Despite controversy, Enda Kenny is already in the US preparing to hand over the customary crystal bowl of shamrocks to President Trump on Thursday. This is a tradition which was started back in 1963, and symbolizes the ‘special’ relationship Ireland has always had, and hopes to maintain, with the US.
The design of this year’s crystal bowl was inspired by the incredible scrolling knotwork illuminations of the Book of Kells, and features a series of intersecting trinity knots, and engraved shamrocks. It has a scalloped rim which reveals the full brilliance of the crystal. It’s the best bowl, Mr President, and now it’s yours. We know you like all the best things.
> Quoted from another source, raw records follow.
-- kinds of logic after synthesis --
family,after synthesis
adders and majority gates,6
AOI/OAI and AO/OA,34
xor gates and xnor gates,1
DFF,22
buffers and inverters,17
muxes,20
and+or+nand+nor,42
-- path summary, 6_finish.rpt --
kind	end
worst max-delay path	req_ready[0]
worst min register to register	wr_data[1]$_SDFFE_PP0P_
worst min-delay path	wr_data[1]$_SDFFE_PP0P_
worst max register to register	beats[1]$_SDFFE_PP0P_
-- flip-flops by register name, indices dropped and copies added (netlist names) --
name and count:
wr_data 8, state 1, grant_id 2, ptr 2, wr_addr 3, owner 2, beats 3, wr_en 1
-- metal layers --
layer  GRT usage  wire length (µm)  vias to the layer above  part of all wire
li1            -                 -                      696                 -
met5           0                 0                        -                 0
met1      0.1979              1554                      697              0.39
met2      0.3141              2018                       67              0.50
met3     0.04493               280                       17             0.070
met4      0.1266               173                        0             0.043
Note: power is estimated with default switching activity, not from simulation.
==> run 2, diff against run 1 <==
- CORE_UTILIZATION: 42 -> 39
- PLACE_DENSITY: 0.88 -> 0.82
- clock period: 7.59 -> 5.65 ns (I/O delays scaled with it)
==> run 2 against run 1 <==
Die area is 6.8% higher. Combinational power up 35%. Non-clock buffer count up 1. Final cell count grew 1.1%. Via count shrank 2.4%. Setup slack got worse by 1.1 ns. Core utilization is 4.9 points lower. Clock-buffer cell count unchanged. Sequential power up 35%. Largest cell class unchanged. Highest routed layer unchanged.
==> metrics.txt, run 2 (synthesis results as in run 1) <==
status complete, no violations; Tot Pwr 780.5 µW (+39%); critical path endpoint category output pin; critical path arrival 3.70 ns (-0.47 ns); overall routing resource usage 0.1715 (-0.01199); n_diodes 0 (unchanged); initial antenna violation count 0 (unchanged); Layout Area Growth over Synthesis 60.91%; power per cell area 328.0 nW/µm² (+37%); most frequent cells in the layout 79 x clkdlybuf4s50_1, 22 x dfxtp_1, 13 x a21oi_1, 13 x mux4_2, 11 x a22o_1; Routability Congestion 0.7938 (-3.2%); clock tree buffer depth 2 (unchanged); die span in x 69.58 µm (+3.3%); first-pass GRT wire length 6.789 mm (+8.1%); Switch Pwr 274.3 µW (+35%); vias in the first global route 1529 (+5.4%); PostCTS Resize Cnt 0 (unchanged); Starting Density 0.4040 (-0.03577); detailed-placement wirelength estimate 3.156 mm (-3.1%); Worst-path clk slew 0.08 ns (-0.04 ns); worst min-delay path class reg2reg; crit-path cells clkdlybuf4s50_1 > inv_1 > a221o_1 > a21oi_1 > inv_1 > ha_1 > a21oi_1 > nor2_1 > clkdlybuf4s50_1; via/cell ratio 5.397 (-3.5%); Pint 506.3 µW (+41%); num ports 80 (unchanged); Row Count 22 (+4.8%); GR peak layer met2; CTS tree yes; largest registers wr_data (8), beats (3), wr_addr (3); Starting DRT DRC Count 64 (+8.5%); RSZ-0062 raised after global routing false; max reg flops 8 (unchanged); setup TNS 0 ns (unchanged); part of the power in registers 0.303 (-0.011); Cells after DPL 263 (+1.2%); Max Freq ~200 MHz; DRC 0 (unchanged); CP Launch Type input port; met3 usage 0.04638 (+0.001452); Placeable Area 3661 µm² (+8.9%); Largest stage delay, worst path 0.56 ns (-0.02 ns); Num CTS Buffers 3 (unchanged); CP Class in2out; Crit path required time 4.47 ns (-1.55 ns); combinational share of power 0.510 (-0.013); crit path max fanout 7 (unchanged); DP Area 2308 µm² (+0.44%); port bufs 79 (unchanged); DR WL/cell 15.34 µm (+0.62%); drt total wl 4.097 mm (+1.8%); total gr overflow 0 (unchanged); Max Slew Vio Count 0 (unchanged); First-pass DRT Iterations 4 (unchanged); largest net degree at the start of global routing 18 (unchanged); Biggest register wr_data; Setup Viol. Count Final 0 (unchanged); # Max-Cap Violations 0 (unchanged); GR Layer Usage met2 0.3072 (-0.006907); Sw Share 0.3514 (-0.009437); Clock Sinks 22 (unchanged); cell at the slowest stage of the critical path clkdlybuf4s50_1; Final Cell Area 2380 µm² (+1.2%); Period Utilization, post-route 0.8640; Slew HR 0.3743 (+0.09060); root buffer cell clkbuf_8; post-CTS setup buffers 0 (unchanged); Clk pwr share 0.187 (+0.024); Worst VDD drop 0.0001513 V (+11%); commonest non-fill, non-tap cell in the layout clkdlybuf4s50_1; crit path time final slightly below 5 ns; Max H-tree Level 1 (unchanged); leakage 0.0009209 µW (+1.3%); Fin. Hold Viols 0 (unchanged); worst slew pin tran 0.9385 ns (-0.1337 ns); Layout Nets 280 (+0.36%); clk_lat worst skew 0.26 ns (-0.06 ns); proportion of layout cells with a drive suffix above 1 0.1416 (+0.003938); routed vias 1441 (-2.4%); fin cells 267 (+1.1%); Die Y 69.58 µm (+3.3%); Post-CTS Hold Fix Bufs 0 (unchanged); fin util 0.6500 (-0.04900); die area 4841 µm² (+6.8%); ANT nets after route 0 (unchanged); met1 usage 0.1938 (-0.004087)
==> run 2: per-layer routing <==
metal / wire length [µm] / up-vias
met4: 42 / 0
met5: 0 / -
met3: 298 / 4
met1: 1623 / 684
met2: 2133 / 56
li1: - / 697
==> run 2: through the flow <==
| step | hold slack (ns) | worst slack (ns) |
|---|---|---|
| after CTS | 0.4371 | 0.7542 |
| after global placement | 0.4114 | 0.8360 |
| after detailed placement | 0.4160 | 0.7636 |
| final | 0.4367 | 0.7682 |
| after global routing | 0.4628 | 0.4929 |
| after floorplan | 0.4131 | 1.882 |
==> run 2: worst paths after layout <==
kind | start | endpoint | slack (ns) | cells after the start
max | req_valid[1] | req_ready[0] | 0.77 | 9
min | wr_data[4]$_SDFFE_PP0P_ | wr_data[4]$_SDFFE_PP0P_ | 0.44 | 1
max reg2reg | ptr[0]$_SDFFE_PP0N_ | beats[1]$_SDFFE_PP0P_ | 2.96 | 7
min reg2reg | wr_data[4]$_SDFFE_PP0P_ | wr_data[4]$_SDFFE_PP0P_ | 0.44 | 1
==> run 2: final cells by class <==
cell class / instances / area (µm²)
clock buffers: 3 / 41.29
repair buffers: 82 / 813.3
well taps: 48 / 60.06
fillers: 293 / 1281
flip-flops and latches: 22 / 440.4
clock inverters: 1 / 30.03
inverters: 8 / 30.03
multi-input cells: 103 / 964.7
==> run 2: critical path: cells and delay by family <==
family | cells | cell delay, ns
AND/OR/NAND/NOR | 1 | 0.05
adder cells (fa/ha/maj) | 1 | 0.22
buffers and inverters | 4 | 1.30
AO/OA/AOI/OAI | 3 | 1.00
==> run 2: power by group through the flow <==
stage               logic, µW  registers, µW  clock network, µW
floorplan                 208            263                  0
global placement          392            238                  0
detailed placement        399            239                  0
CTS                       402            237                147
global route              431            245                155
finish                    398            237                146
Over the past few months, politicians have called for the Taoiseach to cancel his visit to the US. However, even though Ireland does not share the President’s values, Kenny will go ahead with his visit, in order to maintain Ireland’s strong links with the American people.
It’s not just politicians, though; just under forty thousand Irish people (at the time of writing this post) signed the petition “Shamrock for Trump: Not in my Name“, and are still continuing to do so, minute by minute. Bit late now, folks.
Before anyone rolls their eyes and says something along the lines of ‘Let’s not sully a saint’s day with politics,’ let’s be totally honest here; religion has always been about politics and power. Don’t be naive. And don’t have a go at me… it wasn’t me who decided Ireland need to cosy up to the American President with a bowl of shamrocks every Paddy’s Day.
And by the way, Mr President… a shamrock is NOT a four leaf clover. I’ve seen you sporting that vibe on your green cap. Somebody must have given you some fake news and alternative facts. No surprise there.
If you want to read some posts about the original Paddy, instead of modern politics, you can take your pick from these…
Happy Paddy’s Day!
The Shamrock, the Shillelagh and the Leprachaun; Symbols of Irishness for St Patricks Day, or Sad Stereotypes?St Patrick and the Cult of Crom Cruach
50+ Landscape Images of Ireland: Happy St Patrick’s Day!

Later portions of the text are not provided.